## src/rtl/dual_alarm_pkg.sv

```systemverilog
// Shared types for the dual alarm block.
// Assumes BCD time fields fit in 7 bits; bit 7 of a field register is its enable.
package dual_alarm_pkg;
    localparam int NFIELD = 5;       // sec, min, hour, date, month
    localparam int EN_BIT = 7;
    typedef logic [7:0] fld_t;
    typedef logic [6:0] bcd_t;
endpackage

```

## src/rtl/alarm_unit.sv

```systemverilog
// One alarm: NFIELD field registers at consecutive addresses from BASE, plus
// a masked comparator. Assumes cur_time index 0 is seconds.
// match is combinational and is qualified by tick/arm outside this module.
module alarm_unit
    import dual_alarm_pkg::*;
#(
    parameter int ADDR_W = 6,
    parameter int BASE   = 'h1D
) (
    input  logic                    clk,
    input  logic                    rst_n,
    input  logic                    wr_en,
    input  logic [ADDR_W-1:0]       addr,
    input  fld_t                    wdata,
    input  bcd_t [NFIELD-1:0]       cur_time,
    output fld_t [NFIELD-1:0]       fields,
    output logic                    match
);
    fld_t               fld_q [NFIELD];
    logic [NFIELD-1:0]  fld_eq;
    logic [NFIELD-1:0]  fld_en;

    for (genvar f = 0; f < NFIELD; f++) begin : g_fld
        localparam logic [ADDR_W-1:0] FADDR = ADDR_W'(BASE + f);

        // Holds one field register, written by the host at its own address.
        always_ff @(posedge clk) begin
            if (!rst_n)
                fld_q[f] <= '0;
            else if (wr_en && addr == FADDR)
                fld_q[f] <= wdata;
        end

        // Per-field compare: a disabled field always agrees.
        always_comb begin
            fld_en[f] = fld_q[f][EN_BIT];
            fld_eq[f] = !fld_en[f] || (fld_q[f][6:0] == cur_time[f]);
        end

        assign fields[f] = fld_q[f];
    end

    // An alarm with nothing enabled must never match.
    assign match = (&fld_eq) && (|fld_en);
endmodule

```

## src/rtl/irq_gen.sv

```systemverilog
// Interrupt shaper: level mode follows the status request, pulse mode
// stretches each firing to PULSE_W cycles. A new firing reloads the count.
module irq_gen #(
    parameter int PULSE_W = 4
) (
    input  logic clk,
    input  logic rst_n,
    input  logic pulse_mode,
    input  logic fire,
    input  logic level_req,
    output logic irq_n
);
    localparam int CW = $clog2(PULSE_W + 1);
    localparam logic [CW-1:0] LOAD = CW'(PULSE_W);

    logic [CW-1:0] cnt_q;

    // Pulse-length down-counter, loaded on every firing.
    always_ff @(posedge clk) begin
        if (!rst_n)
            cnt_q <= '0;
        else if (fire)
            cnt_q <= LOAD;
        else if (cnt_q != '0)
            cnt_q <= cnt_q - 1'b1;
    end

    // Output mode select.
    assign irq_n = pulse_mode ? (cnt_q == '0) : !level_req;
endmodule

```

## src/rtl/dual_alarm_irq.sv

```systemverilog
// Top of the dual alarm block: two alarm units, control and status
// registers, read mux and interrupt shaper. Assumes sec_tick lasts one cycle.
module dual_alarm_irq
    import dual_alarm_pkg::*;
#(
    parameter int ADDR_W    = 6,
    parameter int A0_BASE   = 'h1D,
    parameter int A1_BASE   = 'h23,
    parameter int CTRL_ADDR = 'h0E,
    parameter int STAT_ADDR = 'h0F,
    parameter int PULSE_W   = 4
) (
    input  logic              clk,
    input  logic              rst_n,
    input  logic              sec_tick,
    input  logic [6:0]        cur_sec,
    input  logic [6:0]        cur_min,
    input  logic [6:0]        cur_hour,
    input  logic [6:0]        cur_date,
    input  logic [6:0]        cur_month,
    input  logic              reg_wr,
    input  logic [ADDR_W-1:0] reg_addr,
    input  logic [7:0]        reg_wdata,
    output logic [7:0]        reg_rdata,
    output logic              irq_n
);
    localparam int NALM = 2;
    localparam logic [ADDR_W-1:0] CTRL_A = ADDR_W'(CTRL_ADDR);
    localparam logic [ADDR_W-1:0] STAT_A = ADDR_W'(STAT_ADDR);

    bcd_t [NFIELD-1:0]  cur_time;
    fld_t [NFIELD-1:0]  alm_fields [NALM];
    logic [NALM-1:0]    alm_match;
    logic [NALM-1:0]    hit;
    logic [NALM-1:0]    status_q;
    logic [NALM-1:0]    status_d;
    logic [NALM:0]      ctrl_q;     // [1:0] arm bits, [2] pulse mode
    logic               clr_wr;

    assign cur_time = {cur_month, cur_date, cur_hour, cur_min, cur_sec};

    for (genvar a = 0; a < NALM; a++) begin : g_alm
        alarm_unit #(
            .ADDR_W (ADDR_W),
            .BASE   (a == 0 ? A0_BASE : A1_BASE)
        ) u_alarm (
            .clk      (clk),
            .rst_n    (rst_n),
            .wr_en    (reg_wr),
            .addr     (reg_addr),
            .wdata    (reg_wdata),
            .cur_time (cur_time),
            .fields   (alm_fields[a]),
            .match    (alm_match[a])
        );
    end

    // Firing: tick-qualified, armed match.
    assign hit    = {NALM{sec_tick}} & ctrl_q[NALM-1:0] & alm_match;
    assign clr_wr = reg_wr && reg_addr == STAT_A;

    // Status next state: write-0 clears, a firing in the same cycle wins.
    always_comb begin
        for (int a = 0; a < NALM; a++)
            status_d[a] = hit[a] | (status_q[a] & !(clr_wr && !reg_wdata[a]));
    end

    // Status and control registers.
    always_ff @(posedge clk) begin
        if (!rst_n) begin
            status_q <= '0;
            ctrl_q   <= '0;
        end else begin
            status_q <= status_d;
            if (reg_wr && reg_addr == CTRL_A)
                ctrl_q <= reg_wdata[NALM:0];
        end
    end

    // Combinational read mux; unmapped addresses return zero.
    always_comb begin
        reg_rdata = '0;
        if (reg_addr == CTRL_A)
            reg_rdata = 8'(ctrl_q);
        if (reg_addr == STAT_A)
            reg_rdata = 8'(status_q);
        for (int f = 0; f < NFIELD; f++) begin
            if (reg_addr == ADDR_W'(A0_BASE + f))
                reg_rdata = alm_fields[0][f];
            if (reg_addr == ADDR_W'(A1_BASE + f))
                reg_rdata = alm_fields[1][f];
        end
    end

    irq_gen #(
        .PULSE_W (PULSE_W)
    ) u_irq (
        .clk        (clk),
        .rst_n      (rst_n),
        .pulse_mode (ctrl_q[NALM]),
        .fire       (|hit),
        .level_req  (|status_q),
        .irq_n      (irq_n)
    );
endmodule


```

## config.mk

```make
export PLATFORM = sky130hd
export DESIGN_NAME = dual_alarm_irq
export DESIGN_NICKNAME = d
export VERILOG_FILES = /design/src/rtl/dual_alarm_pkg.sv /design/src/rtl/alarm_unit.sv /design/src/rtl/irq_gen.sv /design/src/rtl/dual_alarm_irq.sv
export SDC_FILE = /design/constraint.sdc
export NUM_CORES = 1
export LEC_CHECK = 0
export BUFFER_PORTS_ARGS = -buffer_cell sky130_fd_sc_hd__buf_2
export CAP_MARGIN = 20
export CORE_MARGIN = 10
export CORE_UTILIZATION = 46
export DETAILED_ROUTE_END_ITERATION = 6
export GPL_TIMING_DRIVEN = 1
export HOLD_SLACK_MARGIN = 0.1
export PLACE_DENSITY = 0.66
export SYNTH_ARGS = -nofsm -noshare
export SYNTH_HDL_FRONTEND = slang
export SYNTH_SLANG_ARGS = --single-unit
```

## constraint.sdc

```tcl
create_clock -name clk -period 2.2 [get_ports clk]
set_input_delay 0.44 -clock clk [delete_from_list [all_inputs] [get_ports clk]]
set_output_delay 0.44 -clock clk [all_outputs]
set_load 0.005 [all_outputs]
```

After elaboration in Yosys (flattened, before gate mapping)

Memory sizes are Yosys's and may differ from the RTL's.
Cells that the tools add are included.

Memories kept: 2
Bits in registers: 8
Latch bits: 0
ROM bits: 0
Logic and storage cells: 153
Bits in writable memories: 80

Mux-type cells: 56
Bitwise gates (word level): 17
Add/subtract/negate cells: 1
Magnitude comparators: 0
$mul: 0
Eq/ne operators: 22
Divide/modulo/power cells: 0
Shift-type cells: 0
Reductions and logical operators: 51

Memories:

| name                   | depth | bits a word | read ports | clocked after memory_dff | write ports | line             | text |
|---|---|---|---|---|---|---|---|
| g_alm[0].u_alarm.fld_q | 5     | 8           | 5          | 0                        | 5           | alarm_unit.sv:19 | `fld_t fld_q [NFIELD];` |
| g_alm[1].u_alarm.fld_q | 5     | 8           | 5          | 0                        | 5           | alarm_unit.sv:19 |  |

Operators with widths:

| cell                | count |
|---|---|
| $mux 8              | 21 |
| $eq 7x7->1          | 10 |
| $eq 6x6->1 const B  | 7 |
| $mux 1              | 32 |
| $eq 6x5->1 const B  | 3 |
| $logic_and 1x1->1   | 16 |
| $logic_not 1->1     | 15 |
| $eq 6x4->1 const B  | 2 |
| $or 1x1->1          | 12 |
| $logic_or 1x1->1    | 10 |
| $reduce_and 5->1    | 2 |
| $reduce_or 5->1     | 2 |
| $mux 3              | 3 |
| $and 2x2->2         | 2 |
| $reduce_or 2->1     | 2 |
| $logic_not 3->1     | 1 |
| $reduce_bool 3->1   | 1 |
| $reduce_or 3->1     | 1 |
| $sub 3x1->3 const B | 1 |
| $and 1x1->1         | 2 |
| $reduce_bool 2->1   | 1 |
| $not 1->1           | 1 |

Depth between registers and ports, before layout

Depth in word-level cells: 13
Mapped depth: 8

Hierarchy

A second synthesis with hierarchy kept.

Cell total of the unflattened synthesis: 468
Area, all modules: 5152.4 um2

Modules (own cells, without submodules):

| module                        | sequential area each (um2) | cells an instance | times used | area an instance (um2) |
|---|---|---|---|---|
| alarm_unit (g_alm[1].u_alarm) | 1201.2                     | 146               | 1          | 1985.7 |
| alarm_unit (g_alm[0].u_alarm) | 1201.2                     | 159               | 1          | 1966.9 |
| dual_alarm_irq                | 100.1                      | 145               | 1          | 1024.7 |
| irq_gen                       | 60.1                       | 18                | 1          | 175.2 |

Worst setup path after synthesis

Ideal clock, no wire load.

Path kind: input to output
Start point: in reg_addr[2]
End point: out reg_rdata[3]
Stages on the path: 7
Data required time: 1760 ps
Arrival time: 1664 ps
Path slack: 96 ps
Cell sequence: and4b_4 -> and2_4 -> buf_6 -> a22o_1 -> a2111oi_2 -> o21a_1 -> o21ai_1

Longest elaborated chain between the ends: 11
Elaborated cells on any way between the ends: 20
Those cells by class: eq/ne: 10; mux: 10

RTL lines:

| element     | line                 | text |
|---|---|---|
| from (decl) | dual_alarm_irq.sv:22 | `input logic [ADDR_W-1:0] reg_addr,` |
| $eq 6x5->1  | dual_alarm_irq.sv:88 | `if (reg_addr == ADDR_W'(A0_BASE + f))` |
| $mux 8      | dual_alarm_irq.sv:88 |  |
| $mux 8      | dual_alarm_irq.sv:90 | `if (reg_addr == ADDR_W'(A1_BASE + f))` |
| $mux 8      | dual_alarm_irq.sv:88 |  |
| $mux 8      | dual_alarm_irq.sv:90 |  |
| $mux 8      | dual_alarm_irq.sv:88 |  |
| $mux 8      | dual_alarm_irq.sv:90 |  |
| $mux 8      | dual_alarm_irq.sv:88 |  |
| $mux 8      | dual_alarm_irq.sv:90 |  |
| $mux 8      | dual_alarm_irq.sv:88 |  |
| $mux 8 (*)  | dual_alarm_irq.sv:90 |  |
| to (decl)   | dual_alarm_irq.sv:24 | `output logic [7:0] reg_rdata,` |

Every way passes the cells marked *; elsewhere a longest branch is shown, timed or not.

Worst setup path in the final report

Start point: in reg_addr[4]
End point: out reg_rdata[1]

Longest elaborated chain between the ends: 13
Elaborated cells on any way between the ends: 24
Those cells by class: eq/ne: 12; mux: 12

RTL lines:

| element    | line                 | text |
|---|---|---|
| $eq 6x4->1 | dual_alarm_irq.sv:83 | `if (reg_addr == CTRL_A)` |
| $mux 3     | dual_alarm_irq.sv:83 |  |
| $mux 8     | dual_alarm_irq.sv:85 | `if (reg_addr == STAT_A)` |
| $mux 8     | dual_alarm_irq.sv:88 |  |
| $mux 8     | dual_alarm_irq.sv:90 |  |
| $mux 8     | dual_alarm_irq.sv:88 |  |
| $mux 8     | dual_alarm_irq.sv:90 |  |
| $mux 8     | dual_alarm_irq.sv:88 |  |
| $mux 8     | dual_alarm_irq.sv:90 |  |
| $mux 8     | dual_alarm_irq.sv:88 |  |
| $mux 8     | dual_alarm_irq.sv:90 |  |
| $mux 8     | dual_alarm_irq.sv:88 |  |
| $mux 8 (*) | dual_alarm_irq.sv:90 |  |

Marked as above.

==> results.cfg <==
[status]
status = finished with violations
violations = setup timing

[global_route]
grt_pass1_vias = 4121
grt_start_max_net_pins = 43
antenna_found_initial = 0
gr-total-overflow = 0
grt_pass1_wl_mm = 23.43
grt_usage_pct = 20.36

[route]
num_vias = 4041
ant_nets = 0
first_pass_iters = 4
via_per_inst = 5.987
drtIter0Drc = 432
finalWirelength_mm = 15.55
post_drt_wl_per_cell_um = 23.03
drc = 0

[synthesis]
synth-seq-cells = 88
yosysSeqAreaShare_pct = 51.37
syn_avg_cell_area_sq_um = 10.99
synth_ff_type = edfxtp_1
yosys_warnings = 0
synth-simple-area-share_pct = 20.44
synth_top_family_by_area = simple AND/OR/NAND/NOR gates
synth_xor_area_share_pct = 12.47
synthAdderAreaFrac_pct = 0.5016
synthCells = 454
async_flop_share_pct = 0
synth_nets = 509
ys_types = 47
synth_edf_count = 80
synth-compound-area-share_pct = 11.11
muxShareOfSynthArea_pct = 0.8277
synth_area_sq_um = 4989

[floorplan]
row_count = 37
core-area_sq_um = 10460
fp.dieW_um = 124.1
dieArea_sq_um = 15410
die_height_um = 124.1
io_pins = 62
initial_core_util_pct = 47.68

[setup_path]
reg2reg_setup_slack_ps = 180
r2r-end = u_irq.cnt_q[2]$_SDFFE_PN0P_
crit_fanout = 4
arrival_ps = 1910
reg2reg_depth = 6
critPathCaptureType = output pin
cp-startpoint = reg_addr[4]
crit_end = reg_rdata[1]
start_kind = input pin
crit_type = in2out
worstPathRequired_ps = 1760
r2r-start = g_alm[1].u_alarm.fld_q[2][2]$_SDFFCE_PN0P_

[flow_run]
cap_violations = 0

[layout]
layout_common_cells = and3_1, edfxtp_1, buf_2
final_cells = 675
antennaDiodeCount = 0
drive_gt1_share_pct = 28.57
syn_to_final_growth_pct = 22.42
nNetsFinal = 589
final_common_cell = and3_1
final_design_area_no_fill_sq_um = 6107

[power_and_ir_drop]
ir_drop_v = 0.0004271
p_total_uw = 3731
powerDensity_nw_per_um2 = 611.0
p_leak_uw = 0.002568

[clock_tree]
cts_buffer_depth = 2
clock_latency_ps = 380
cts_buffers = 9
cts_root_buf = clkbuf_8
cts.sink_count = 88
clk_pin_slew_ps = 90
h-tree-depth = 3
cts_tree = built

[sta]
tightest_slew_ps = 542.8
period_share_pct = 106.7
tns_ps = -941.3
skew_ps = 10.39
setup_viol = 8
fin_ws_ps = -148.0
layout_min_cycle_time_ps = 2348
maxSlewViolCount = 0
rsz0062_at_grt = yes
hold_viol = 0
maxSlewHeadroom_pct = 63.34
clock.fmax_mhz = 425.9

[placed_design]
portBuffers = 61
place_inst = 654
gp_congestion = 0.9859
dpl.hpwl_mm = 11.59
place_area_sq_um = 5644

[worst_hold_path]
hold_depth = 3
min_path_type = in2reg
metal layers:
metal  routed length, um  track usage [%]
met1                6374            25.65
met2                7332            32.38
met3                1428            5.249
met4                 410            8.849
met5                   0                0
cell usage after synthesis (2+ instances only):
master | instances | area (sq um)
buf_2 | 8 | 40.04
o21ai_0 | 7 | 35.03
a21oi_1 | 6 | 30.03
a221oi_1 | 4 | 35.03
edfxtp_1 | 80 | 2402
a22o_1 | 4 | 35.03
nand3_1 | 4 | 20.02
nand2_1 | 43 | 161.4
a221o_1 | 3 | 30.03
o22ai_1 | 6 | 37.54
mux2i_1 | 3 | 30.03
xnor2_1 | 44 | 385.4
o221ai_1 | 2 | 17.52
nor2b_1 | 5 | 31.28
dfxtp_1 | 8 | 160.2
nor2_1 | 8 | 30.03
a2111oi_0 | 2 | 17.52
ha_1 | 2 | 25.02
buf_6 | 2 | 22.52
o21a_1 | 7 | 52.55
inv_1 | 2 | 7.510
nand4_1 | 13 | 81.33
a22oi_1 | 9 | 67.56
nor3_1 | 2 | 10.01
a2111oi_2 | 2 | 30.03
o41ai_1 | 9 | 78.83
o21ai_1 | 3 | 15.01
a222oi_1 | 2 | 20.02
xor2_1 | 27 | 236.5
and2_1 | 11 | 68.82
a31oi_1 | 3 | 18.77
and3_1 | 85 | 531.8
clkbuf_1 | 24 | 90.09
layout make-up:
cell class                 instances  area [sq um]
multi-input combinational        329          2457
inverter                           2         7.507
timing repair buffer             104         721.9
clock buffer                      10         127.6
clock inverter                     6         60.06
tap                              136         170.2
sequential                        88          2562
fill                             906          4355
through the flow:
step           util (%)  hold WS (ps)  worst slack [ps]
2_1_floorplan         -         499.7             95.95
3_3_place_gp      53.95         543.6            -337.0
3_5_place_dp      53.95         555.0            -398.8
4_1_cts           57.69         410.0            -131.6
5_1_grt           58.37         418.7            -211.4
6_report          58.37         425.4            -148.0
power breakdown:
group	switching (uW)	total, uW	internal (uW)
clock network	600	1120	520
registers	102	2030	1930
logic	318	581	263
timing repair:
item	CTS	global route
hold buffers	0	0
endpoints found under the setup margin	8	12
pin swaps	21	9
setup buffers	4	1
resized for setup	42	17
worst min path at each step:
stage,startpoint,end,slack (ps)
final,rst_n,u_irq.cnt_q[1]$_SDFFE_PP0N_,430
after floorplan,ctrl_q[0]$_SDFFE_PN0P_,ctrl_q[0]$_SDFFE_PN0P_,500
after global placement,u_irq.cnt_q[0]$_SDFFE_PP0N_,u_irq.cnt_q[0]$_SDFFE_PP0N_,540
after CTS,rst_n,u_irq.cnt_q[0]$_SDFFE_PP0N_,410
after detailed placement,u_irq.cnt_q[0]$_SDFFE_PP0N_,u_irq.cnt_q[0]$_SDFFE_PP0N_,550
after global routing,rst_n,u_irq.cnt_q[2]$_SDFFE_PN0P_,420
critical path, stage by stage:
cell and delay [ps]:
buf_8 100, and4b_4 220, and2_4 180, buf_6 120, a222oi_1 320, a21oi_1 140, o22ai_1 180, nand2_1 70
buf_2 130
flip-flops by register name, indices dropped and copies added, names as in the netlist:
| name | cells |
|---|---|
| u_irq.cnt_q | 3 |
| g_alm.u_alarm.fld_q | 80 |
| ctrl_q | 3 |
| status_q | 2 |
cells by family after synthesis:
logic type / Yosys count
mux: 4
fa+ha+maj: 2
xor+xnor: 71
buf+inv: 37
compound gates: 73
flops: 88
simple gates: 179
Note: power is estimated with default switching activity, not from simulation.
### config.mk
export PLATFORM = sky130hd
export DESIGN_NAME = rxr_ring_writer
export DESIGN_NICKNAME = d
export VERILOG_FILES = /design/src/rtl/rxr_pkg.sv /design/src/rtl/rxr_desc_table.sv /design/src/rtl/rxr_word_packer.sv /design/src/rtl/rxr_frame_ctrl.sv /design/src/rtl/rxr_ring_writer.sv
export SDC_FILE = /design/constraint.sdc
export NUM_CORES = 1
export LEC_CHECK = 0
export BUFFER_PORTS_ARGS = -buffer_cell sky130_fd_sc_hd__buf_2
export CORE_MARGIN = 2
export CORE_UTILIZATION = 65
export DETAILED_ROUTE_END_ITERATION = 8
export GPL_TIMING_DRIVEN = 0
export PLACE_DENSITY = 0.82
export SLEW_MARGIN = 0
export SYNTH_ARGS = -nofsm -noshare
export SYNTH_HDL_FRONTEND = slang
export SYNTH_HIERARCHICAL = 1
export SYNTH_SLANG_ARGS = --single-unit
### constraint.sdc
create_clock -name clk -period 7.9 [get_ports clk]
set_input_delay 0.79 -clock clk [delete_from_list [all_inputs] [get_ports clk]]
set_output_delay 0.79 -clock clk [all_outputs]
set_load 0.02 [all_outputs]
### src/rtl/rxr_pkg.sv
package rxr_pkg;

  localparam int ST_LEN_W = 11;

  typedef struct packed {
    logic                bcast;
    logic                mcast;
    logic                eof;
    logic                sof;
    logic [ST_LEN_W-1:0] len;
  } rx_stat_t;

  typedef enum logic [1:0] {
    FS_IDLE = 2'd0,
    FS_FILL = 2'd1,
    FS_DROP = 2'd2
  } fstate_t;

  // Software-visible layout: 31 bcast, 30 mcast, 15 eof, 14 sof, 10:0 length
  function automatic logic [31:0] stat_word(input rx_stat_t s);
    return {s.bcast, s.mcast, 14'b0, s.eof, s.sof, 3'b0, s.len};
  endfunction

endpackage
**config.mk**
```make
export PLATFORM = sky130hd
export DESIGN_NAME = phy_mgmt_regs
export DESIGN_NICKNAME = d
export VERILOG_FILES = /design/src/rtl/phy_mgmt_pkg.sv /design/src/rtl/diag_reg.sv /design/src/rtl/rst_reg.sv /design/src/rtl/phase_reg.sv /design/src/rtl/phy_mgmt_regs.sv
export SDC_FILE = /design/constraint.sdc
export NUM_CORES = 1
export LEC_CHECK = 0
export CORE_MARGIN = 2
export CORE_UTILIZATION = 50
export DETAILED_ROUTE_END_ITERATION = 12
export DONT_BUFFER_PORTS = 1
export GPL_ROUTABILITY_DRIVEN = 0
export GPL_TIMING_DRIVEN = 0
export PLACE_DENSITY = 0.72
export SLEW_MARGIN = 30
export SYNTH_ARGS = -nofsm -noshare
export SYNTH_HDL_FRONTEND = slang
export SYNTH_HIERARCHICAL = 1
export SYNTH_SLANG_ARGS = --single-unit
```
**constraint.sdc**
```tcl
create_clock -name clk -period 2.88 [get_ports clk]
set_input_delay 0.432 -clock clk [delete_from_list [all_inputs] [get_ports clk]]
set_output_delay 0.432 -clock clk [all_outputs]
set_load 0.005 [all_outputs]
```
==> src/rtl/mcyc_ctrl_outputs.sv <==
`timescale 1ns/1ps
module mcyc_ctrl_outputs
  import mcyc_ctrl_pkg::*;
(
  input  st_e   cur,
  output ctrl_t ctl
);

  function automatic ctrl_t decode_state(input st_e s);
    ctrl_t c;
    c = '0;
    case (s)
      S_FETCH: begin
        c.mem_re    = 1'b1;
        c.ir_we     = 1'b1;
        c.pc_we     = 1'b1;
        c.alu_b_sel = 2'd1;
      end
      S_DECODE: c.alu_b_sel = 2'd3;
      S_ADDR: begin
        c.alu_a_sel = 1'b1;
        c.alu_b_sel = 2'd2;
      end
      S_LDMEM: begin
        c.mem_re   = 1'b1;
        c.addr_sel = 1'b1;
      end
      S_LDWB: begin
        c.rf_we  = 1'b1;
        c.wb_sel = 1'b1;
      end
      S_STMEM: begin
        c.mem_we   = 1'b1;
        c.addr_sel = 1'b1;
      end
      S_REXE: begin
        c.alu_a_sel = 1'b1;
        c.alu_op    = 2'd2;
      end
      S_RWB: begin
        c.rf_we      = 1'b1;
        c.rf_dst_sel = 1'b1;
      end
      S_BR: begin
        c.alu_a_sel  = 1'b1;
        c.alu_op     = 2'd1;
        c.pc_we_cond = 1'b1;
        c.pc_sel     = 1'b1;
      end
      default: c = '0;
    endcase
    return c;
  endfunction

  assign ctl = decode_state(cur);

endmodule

## [TASK BRIEF]
From the listing above, output exactly the run of lines that starts with the line containing "export VERILOG_FILES = /design/src/rtl/rxr_pkg.sv" and ends with the line containing "### constraint.sdc".

## [SOLUTION]
export VERILOG_FILES = /design/src/rtl/rxr_pkg.sv /design/src/rtl/rxr_desc_table.sv /design/src/rtl/rxr_word_packer.sv /design/src/rtl/rxr_frame_ctrl.sv /design/src/rtl/rxr_ring_writer.sv
export SDC_FILE = /design/constraint.sdc
export NUM_CORES = 1
export LEC_CHECK = 0
export BUFFER_PORTS_ARGS = -buffer_cell sky130_fd_sc_hd__buf_2
export CORE_MARGIN = 2
export CORE_UTILIZATION = 65
export DETAILED_ROUTE_END_ITERATION = 8
export GPL_TIMING_DRIVEN = 0
export PLACE_DENSITY = 0.82
export SLEW_MARGIN = 0
export SYNTH_ARGS = -nofsm -noshare
export SYNTH_HDL_FRONTEND = slang
export SYNTH_HIERARCHICAL = 1
export SYNTH_SLANG_ARGS = --single-unit
### constraint.sdc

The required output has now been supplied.